Work to complete ::
The answer should be a number alone: the count of lines in the listing below that include "then".
————————
Context: an optimization exercise on an open-source flow, tuned for small area. The choices shown serve that exercise and are no tape-out recipe. In this exercise RTL edits were held to simulation tests only and were not proved equivalent to the original. The flow treats the clock pin as an ideal source, which a real chip does not have. Power is estimated from default activity; no workload was simulated.

Setup of run A:
// Lab2
module Lab2(clk, rst, button, light, dis, switch, levelLight, laserLight);
clock: 5.0 ns
lec_check: 0
cap_margin: 20
core_margin: 2
core_utilization: 90
slew_margin: 20
standard.sh (not shown) runs the stock make flow with config.mk's settings and CLKGATE_MAP_FILE= SYNTH_SCRIPT=/design/flow/synth_recipe.tcl, a recipe that flattens the netlist after the stock synthesis.
==> flow/flow/run.sh <==
#!/bin/bash
set -euo pipefail
export BUFFER_PORTS_ARGS="-buffer_cell sky130_fd_sc_hd__buf_1"
export SKIP_REPAIR_TIE_FANOUT=1
# Clock tree built before CTS by flow/mantree.tcl (a root buffer driving
# three leaf buffers, each driving a third of the flip-flops); CTS then has no
# net left to buffer.
export CLK_NLEAF=3 CLK_LEAF_BUF=sky130_fd_sc_hd__clkbuf_8 CLK_ROOT_BUF=sky130_fd_sc_hd__clkbuf_1
export PRE_CTS_TCL="$PWD/flow/mantree.tcl"
export CTS_ARGS="-clk_nets clk"
R=orfs/results/${FLOW_PLATFORM:-sky130hd}/Lab2/base
bash standard.sh synth > std_synth.log 2>&1
cp $R/1_2_yosys.v std_1_2_yosys.v
LIB=$FLOW_HOME/platforms/sky130hd/lib/sky130_fd_sc_hd__tt_025C_1v80.lib
YOSYS=$(command -v yosys || echo /OpenROAD-flow-scripts/tools/install/yosys/bin/yosys)
nff=$(grep -c dfxtp std_1_2_yosys.v)
best=""; barea=""
for scr in flow/abc_*.scr; do
  n=$(basename $scr .scr)
  sed "s#@LIB@#$LIB#g; s#@IN@#std_1_2_yosys.v#; s#@SCR@#$scr#; s#@OUT@#resynth_$n.v#; s#@STAT@#resynth_stat_$n.log#" flow/resynth.ys > resynth_$n.ys
  if $YOSYS -s resynth_$n.ys > resynth_$n.log 2>&1 && [ "$(grep -c dfxtp resynth_$n.v)" = "$nff" ]; then
    a=$(grep "Chip area" resynth_stat_$n.log | awk '{print $NF}')
    echo "$n $a" >> resynth_areas.log
    if [ -z "$barea" ] || awk "BEGIN{exit !($a < $barea)}"; then best=$n; barea=$a; fi
  fi
done
echo "best $best $barea" >> resynth_areas.log
cp resynth_$best.v $R/1_2_yosys.v
rm -f $R/1_synth.odb $R/1_synth.sdc
bash standard.sh finish > std_finish.log 2>&1
==> flow/flow/abc_amap1.scr <==
strash
dch -f
amap
topo
==> flow/flow/abc_dc2.scr <==
strash
dc2
dch -f
amap
topo
==> flow/flow/abc_fraig.scr <==
strash
ifraig
dch -f
amap
strash
dch -f
amap
topo
==> flow/flow/abc_it2.scr <==
strash
dch -f
amap
strash
dch -f
amap
strash
dch -f
amap
topo
==> flow/flow/abc_it6.scr <==
strash
dch -f
amap
strash
dch -f
amap
strash
dch -f
amap
strash
dch -f
amap
strash
dch -f
amap
strash
dch -f
amap
topo
==> flow/flow/abc_rfz.scr <==
strash
refactor -z
rewrite -z
balance
dch -f
amap
strash
dch -f
amap
topo
==> flow/flow/abc_rs2.scr <==
strash
balance
rewrite -l
refactor -l
balance
rewrite -l
rewrite -z -l
balance
refactor -z -l
rewrite -z -l
balance
dch -f
amap
strash
dch -f
amap
topo
==> flow/flow/mantree.tcl <==
# Manual clock tree: one root buffer (CLK_ROOT_BUF) driving CLK_NLEAF leaf
# buffers (CLK_LEAF_BUF), each driving the flip-flops of one vertical slice,
# placed at the centroid of its flip-flops.
set block [ord::get_db_block]
set db [ord::get_db]
set clknet [$block findNet clk]
set sinks {}
foreach it [$clknet getITerms] { lappend sinks [list [lindex [[$it getInst] getLocation] 0] $it] }
set sinks [lsort -integer -index 0 $sinks]
set n [llength $sinks]
set nleaf $::env(CLK_NLEAF)
set rootm [$db findMaster $::env(CLK_ROOT_BUF)]
set leafm [$db findMaster $::env(CLK_LEAF_BUF)]
set root [odb::dbInst_create $block $rootm clkbuf_root]
set rnet [odb::dbNet_create $block clk_root]
$rnet setSigType CLOCK
[$root findITerm A] connect $clknet
[$root findITerm X] connect $rnet
set rx 0; set ry 0
for {set k 0} {$k < $nleaf} {incr k} {
  set leaf [odb::dbInst_create $block $leafm clkbuf_leaf_$k]
  set lnet [odb::dbNet_create $block clk_leaf_$k]
  $lnet setSigType CLOCK
  [$leaf findITerm A] connect $rnet
  [$leaf findITerm X] connect $lnet
  set lo [expr {$k * $n / $nleaf}]; set hi [expr {($k + 1) * $n / $nleaf}]
  set sx 0; set sy 0
  for {set i $lo} {$i < $hi} {incr i} {
    set it [lindex [lindex $sinks $i] 1]
    set loc [[$it getInst] getLocation]
    incr sx [lindex $loc 0]; incr sy [lindex $loc 1]
    $it disconnect
    $it connect $lnet
  }
  set cx [expr {$sx / ($hi - $lo)}]; set cy [expr {$sy / ($hi - $lo)}]
  $leaf setLocation $cx $cy
  $leaf setPlacementStatus PLACED
  incr rx $cx; incr ry $cy
}
$root setLocation [expr {$rx / $nleaf}] [expr {$ry / $nleaf}]
$root setPlacementStatus PLACED
$clknet setSigType CLOCK
Other scripts of this flow, unchanged in this note and not shown: flow/flow/resynth.ys
Status(run A) = ERROR, stage = 3_1_place_gp_skip_io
————————
Your response ::
3